B EXT IMPACTS–PUBLIC/PRIVATE DICHOTOMY PERPETUATES PATRIARCHY

PUBLIC/PRIVATE DICHOTOMY DISCOURSE PERPETUATES MALE DOMINATION OF WOMEN

Judith Squires, 1999; GENDER IN POLITICAL THEORY, EE2001 hxm p. 31

Political theory, as we noted previously, need not be viewed as simply reflecting already given social relations; it can also be understood as part of attempts to institute them. On this reading it is the continued use of the terms of debate generated by the social and sexual contracts (notably the formulation of a public/private dichotomy which marginalizes the place of the family) by contemporary liberal theorists that itself perpetuates gender subordination. One of the central tasks of any feminist project must therefore be to reconfigure tile terms of political discourse. The existing terms of political discourse legitimate state policies which are fundamentally discriminatory in relation to women, and are able to do so because of women's historical, material and symbolic relation to the domestic.

THE PUBLIC/PRIVATE DICHOTOMY PERPETUATES GENDER HIERARCHY

Nancy Fraser, Graduate Prof. of Political Science at the New School of Research, 1998; FEMINISM, THE PUBLIC AND THE PRIVATE, "Sex, Lies, and the Public Sphere: Reflections on the Confirmation of Clarence Thomas," EE2001-hxm p. 331

The extraordinary struggle over Clarence Thomas's nomination proved the continuing importance of the public sphere in relation to state power.
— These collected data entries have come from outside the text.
--- src/rtl/int_arbiter.sv ---
// Interrupt arbiter/sequencer: latches source edges as pending, masks, picks one winner
// and runs a single non-nested service. Define IRQ_ROUND_ROBIN_EN for round-robin arbitration.
module int_arbiter #(
  parameter int                NSRC       = 4,
  parameter int                ADDR_W     = 10,
  parameter logic [ADDR_W-1:0] VEC_BASE   = 10'h3C0,
  parameter int                VEC_STRIDE = 4
) (
  input  logic              clk,
  input  logic              reset,
  input  logic [NSRC-1:0]   irq_in,
  input  logic              mask_we,
  input  logic [NSRC-1:0]   mask_in,
  input  logic              int_take,
  input  logic [ADDR_W-1:0] ret_dir,
  input  logic              s_finish_interr,
  output logic              s_interruption,
  output logic [ADDR_W-1:0] int_vector,
  output logic [1:0]        int_id,
  output logic [ADDR_W-1:0] ret_addr,
  output logic              in_service,
  output logic [NSRC-1:0]   pending,
  output logic [1:0]        fsm_state
);

  typedef enum logic [1:0] {IDLE = 2'd0, REQ = 2'd1, SERVICE = 2'd2} state_t;

  state_t            state, state_nxt;
  logic [NSRC-1:0]   irq_q, mask, eligible, rise, take_clr;
  logic              do_arb, do_take, do_finish;
  logic [1:0]        win_id;
  logic [ADDR_W-1:0] win_vec;

  assign rise      = irq_in & ~irq_q;
  assign eligible  = pending & mask;
  assign take_clr  = do_take ? ({{(NSRC-1){1'b0}}, 1'b1} << int_id) : '0;
  assign win_vec   = VEC_BASE + ADDR_W'(VEC_STRIDE) * ADDR_W'(win_id);
  assign fsm_state = state;

`ifdef IRQ_ROUND_ROBIN_EN
  logic [1:0] rr_ptr;

  // Walk from the lowest-priority slot (rr_ptr itself) down to rr_ptr+1 so the last hit wins.
  always_comb begin
    logic [1:0] idx;
    win_id = '0;
    for (int k = NSRC; k >= 1; k--) begin
      idx = rr_ptr + 2'(k);
      if (eligible[idx]) win_id = idx;
    end
  end

  always_ff @(posedge clk or negedge reset) begin
    if (!reset)       rr_ptr <= '0;
    else if (do_take) rr_ptr <= int_id;
  end
`else
  always_comb begin
    win_id = '0;
    for (int i = NSRC - 1; i >= 0; i--) begin
      if (eligible[i]) win_id = 2'(i);
    end
  end
`endif

  // Handshake: s_interruption is a registered valid that stays high in REQ until the
  // control unit answers with int_take (the ready); the transfer happens on that edge.
  always_comb begin
    state_nxt = state;
    do_arb    = 1'b0;
    do_take   = 1'b0;
    do_finish = 1'b0;
    case (state)
      IDLE: if (|eligible) begin
        do_arb    = 1'b1;
        state_nxt = REQ;
      end
      REQ: if (int_take) begin
        do_take   = 1'b1;
        state_nxt = SERVICE;
      end
      SERVICE: if (s_finish_interr) begin
        do_finish = 1'b1;
        state_nxt = IDLE;
      end
      default: state_nxt = IDLE;
    endcase
  end

  always_ff @(posedge clk or negedge reset) begin
    if (!reset) state <= IDLE;
    else        state <= state_nxt;
  end

  always_ff @(posedge clk or negedge reset) begin
    if (!reset) begin
      irq_q          <= '0;
      pending        <= '0;
      mask           <= '1;
      int_id         <= '0;
      int_vector     <= '0;
      ret_addr       <= '0;
      s_interruption <= 1'b0;
      in_service     <= 1'b0;
    end else begin
      irq_q   <= irq_in;
      // A fresh edge on the source being cleared keeps it pending.
      pending <= (pending & ~take_clr) | rise;
      if (mask_we) mask <= mask_in;
      if (do_arb) begin
        int_id         <= win_id;
        int_vector     <= win_vec;
        s_interruption <= 1'b1;
      end
      if (do_take) begin
        ret_addr       <= ret_dir;
        s_interruption <= 1'b0;
        in_service     <= 1'b1;
      end
      if (do_finish) in_service <= 1'b0;
    end
  end

endmodule
--- config.mk ---
export PLATFORM = sky130hd
export DESIGN_NAME = int_arbiter
export DESIGN_NICKNAME = d
export VERILOG_FILES = /design/src/rtl/int_arbiter.sv
export SDC_FILE = /design/constraint.sdc
export NUM_CORES = 1
export LEC_CHECK = 0
export BUFFER_PORTS_ARGS = -buffer_cell sky130_fd_sc_hd__buf_2
export CAP_MARGIN = 15
export CORE_UTILIZATION = 46
export DETAILED_ROUTE_END_ITERATION = 8
export HOLD_SLACK_MARGIN = 0.1
export PLACE_DENSITY = 0.88
export SLEW_MARGIN = 0
export SYNTH_ARGS = -nofsm -noshare
export SYNTH_HDL_FRONTEND = slang
export SYNTH_SLANG_ARGS = --single-unit
--- constraint.sdc ---
create_clock -name clk -period 1.4 [get_ports clk]
set_clock_uncertainty 0.05 [all_clocks]
set_input_delay 0.07 -clock clk [delete_from_list [all_inputs] [get_ports clk]]
set_output_delay 0.07 -clock clk [all_outputs]
set_load 0.02 [all_outputs]
==> results.yml, run 1 <==
routing:
  top_layer_used: "met4"
  dr.pass1.iters: 4
  post_drt_wl_per_cell_um: 13.7
  route.vias.total: 959
  met2RoutedLength_um: 1400
  drc: 0
  dr_wl_met3_um: 152
  wl_met1_um: 1130
  drt_iter0_drc: 16
  drt_wl_total_um: 2730
  ant_nets: 0
  via_per_inst: 4.80
logic_synthesis:
  syn_area_per_cell_um2: 12.9
  synth_top_cells_by_count: "dfrtp_1, mux2_2, buf_4, o21ai_0, nand2_1"
  synth.area.top_cells: "dfrtp_1, mux2_2, dfstp_2"
  synth_cells: 94
  synthFlopType: "dfrtp_1"
  yosysWarnings: 0
  yosysSeqAreaShare: 0.603
  synth_seq_cells: 29
  ys_types: 23
  synth_edf_count: 0
  synth_area_um2: 1210
  async_reset_ff_frac: 1.00
  yosys.area.top_type_share: 0.516
  synth_top_area_cell: "dfrtp_1"
  synth_most_common_cell: "dfrtp_1"
clocking:
  worstSkewPairLatency_ns: 0.33
  htreeDepth: 2
  clkTransAtPathRegs_ns: 0.09
  cts_sinks: 29
  cts_tree: "done"
  cts_buffers: 5
  cts_max_path_buffers: 2
  root_buffer: "clkbuf_4"
placement:
  gp_congestion: 0.688
  port_buffers: 48
  placedCellCount: 165
  dp_hpwl_um: 1700
sta:
  fin_crit_ns: 1.37
  worst-slew-pin-transition_ns: 0.623
  setup_viol: 0
  slew_viol_final: 0
  setup_tns_ns: 0
  fmax_mhz: 731
  final-hold-violation-count: 0
  rsz0062_at_grt: "no"
  finalCritPeriodShare: 0.977
  hold_ws_ns: 0.228
  relSlewSlack: 0.585
cells_and_area:
  nets: 192
  utilization: 0.712
  num_antenna_cells: 0
  layoutNonFillerInstCount: 200
  drive_gt1_frac: 0.482
  syn2layout_area_growth_pct: 45.5
grt:
  grt_max_degree: 30
  grt_pass1_wl_um: 4330
  grt_overflow_total: 0
  grt_pass1_vias: 926
  grt_usage: 0.223
  antenna_found_initial: 0
power_and_ir_drop:
  power_mw: 3.37
  p_leak_nw: 0.859
  p_per_area_nw_per_um2: 1910
  ir_worst_vdd_mv: 1.55
critical_path:
  start_kind: "flip-flop"
  cp_max_fo: 3
  criticalPathCategory: "reg2reg"
  cp_data_required_time_ns: 1.62
  arrival_ns: 1.59
  end_kind: "flip-flop"
floorplan:
  start_util: 0.489
  die-area_um2: 2850
  chipWidth_um: 53.3
  ios: 53
  rows: 18
  core_um2: 2480
  die_y_um: 53.3
status:
  status: "complete, no violations"
worst_hold_path:
  worstHoldPathType: "in2async"
job:
  maxCapViolations: 0
## cells in the final DEF (no fill, tap or decap), types with 2 or more instances in the layout
| cell | synthesis | final |
|---|---|---|
| conb_1 | 1 | 4 |
| o21ai_0 | 9 | 8 |
| mux2_4 | 4 | 4 |
| a21oi_1 | 4 | 4 |
| o21ai_1 | 1 | 2 |
| nand2_1 | 6 | 6 |
| clkbuf_4 | 0 | 5 |
| nand2b_1 | 2 | 2 |
| dlygate4sd3_1 | 0 | 25 |
| clkinv_2 | 0 | 2 |
| mux2_2 | 10 | 10 |
| dfrtp_1 | 25 | 24 |
| a21o_1 | 2 | 2 |
| buf_2 | 0 | 48 |
| inv_1 | 5 | 5 |
| or2_2 | 3 | 3 |
| dfstp_2 | 4 | 4 |
## final cells by class
type / count / area (um2)
tap: 30 / 37.5
timing repair buffer: 75 / 518
clock inverter: 2 / 10.0
sequential: 29 / 732
fill: 171 / 713
clock buffer: 6 / 41.3
inverter: 5 / 18.8
multi-input combinational: 53 / 407
## registers in the layout, summed over array words and instances (netlist names)
register        count
irq_q               4
ret_addr           10
pending             4
int_vector          2
fsm_state           2
s_interruption      1
int_id              1
mask                4
in_service          1
## worst paths after layout
check | startpoint | end | slack [ns] | depth (start not counted)
max | mask[1]$_DFFE_PN1P_ | mask[1]$_DFFE_PN1P_ | 0.03 | 2
min | reset | irq_q[2]$_DFF_PN0_ | 0.23 | 2
max reg2reg | mask[1]$_DFFE_PN1P_ | mask[1]$_DFFE_PN1P_ | 0.03 | 2
min reg2reg | irq_q[0]$_DFF_PN0_ | pending[0]$_DFF_PN0_ | 0.37 | 1
max in group asynchronous | reset | fsm_state[0]$_DFFE_PN0P_ | 0.64 | 2
min in group clk | irq_in[3] | irq_q[3]$_DFF_PN0_ | 0.34 | 2
## power breakdown
| group | switching, mW | internal [mW] |
|---|---|---|
| clock | 0.281 | 0.191 |
| combinational | 0.801 | 0.697 |
| sequential | 0.264 | 1.14 |
## kinds of logic after synthesis
| logic type | synth area share |
|---|---|
| AOI/OAI and AO/OA | 0.101 |
| buffers and inverters | 0.0805 |
| DFF | 0.603 |
| muxes | 0.142 |
| other | 0.00309 |
| and+or+nand+nor | 0.0702 |
## metal layers
metal | vias to the layer above | GRT usage
met5 | - | 0
li1 | 457 | -
met4 | 0 | 0.0658
met3 | 7 | 0.0776
met2 | 35 | 0.352
met1 | 460 | 0.285
## critical path, stage by stage, from the launching register on
cell and delay, ns:
dfstp_2 0.56, mux2_2 0.15, dlygate4sd3_1 0.55
## metrics by stage
stage	worst slack (ns)	instance area, um2
3_3_place_gp	0.159	1420
2_1_floorplan	0.0558	1220
6_report	0.0320	1760
3_5_place_dp	0.0893	1420
4_1_cts	0.0661	1720
5_1_grt	0.0145	1760
## timing repair
item	CTS	global route
setup endpoints to repair	0	5
resized for setup	0	4
buffers inserted	0	2
hold buffers	25	0
hold endpoints to repair	53	0
(Power assumes the default switching activity.)
==> inputs of run 2 (changes only) <==
- CORE_UTILIZATION: 46 -> 41
- PLACE_DENSITY: 0.88 -> 0.83
- clock period: 1.4 -> 1.15 ns (I/O delays scaled with it)
==> run 2 against run 1 <==
Effect of this change:
- the flow now finishes with violations (setup timing)
- global-route usage is 2.6 points lower
- routed wire length is 5.0% higher
- utilization is 2.4 points lower
- critical path depth is 2 higher
- flip-flop and latch count stayed put
- die area is 12% higher
- final area is 8.5% higher
- clock-buffer cell count stayed put
- via count is 6.5% higher
- non-clock buffer count is 6 higher
- critical endpoint is now s_interruption$_DFFE_PN0P_
- largest power group unchanged
==> results.yml, run 2 (synthesis results as in run 1) <==
power_and_ir_drop:
  p_leak_nw: 0.922
  p_comb_frac: 0.512
  ir_worst_vdd_mv: 1.77
  intPower_mw: 2.85
  p_sw_frac: 0.393
  power_mw: 4.70
  p_per_area_nw_per_um2: 2450
  p_sw_mw: 1.85
  seq_power_share: 0.367
  clockPowerShare: 0.121
placement:
  port_buffers: 48
  gp_congestion: 0.886
  dpl_worst_slack_ns: -0.132
  dp_hpwl_um: 1730
  place_area_um2: 1480
clocking:
  cts_buffers: 5
  clkTransAtPathRegs_ns: 0.09
  cts_max_path_buffers: 2
  root_buffer: "clkbuf_4"
  worstSkewPairLatency_ns: 0.32
  htreeDepth: 2
  cts_sinks: 29
  cts_tree: "done"
sta:
  worst-slew-pin-transition_ns: 0.615
  relSlewSlack: 0.590
  setup_slack_ns: -0.108
  setup_tns_ns: -0.646
  rsz0062_at_grt: "yes"
  finalCritPeriodShare: 1.09
  final-hold-violation-count: 0
  slew_viol_final: 0
  setup_viol: 14
  fmax_mhz: 795
  fin_crit_ns: 1.26
  hold_ws_ns: 0.230
routing:
  drc: 0
  via_per_inst: 4.91
  drt_wl_total_um: 2870
  drt_iter0_drc: 24
  dr.pass1.iters: 4
  post_drt_wl_per_cell_um: 13.8
  route.vias.total: 1021
  ant_nets: 0
worst_hold_path:
  worstHoldPathType: "in2async"
cells_and_area:
  final_cell_mix: "buf_2, dlygate4sd3_1, dfrtp_1"
  syn2layout_area_growth_pct: 57.9
  nets: 199
  layout_commonest_cell: "buf_2"
  top_register: "ret_addr"
  num_antenna_cells: 0
  nFillCells: 184
  drive_gt1_frac: 0.571
  finalInstanceArea_um2: 1910
  largest_register_ffs: 10
grt:
  grt_overflow_total: 0
  grt_pass1_wl_um: 4650
  grt_usage: 0.197
  antenna_found_initial: 0
  grt_pass1_vias: 1046
  grt_max_degree: 30
floorplan:
  start_util: 0.436
  die_y_um: 56.4
  core_um2: 2780
  die-area_um2: 3180
  ios: 53
  rows: 19
  chipWidth_um: 56.4
critical_path:
  start_kind: "flip-flop"
  criticalPathCategory: "reg2reg"
  end_kind: "flip-flop"
  cp_data_required_time_ns: 1.37
  cp_max_fo: 5
  arrival_ns: 1.47
status:
  status: "finished with violations"
  violations: "setup timing"
job:
  maxCapViolations: 0
## run 2: cell count changes in the layout (fill, tap and decap cells not counted), sizes merged
cell / delta
buf: +9
dlygate4sd3: -3
nand3b: +1
## run 2: layout make-up
type,instances,area (um2),area share
sequential,29,738,0.386
timing repair buffer,81,587,0.307
multi-input combinational,54,480,0.251
clock buffer,6,41.3,0.0216
tap,31,38.8,0.0203
inverter,5,18.8,0.00980
clock inverter,2,10.0,0.00523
However, it also showed the need to revise the standard liberal view of the public sphere, which takes the categories of public and private as self-evident. This struggle showed, in contrast, that these categories are multivalent and contested. Not all understandings of them promote democracy. For example, malesupremacist constructions enshrine gender hierarchy by privatizing practices of domination like sexual harassment. They enforce men's privacy rights to harass women with impunity in part by smearing in public any woman who dares to protest. As Alan Simpson understood so well, women are effectively asked to choose between quiet abuse in private and noisy, discursive abuse in public.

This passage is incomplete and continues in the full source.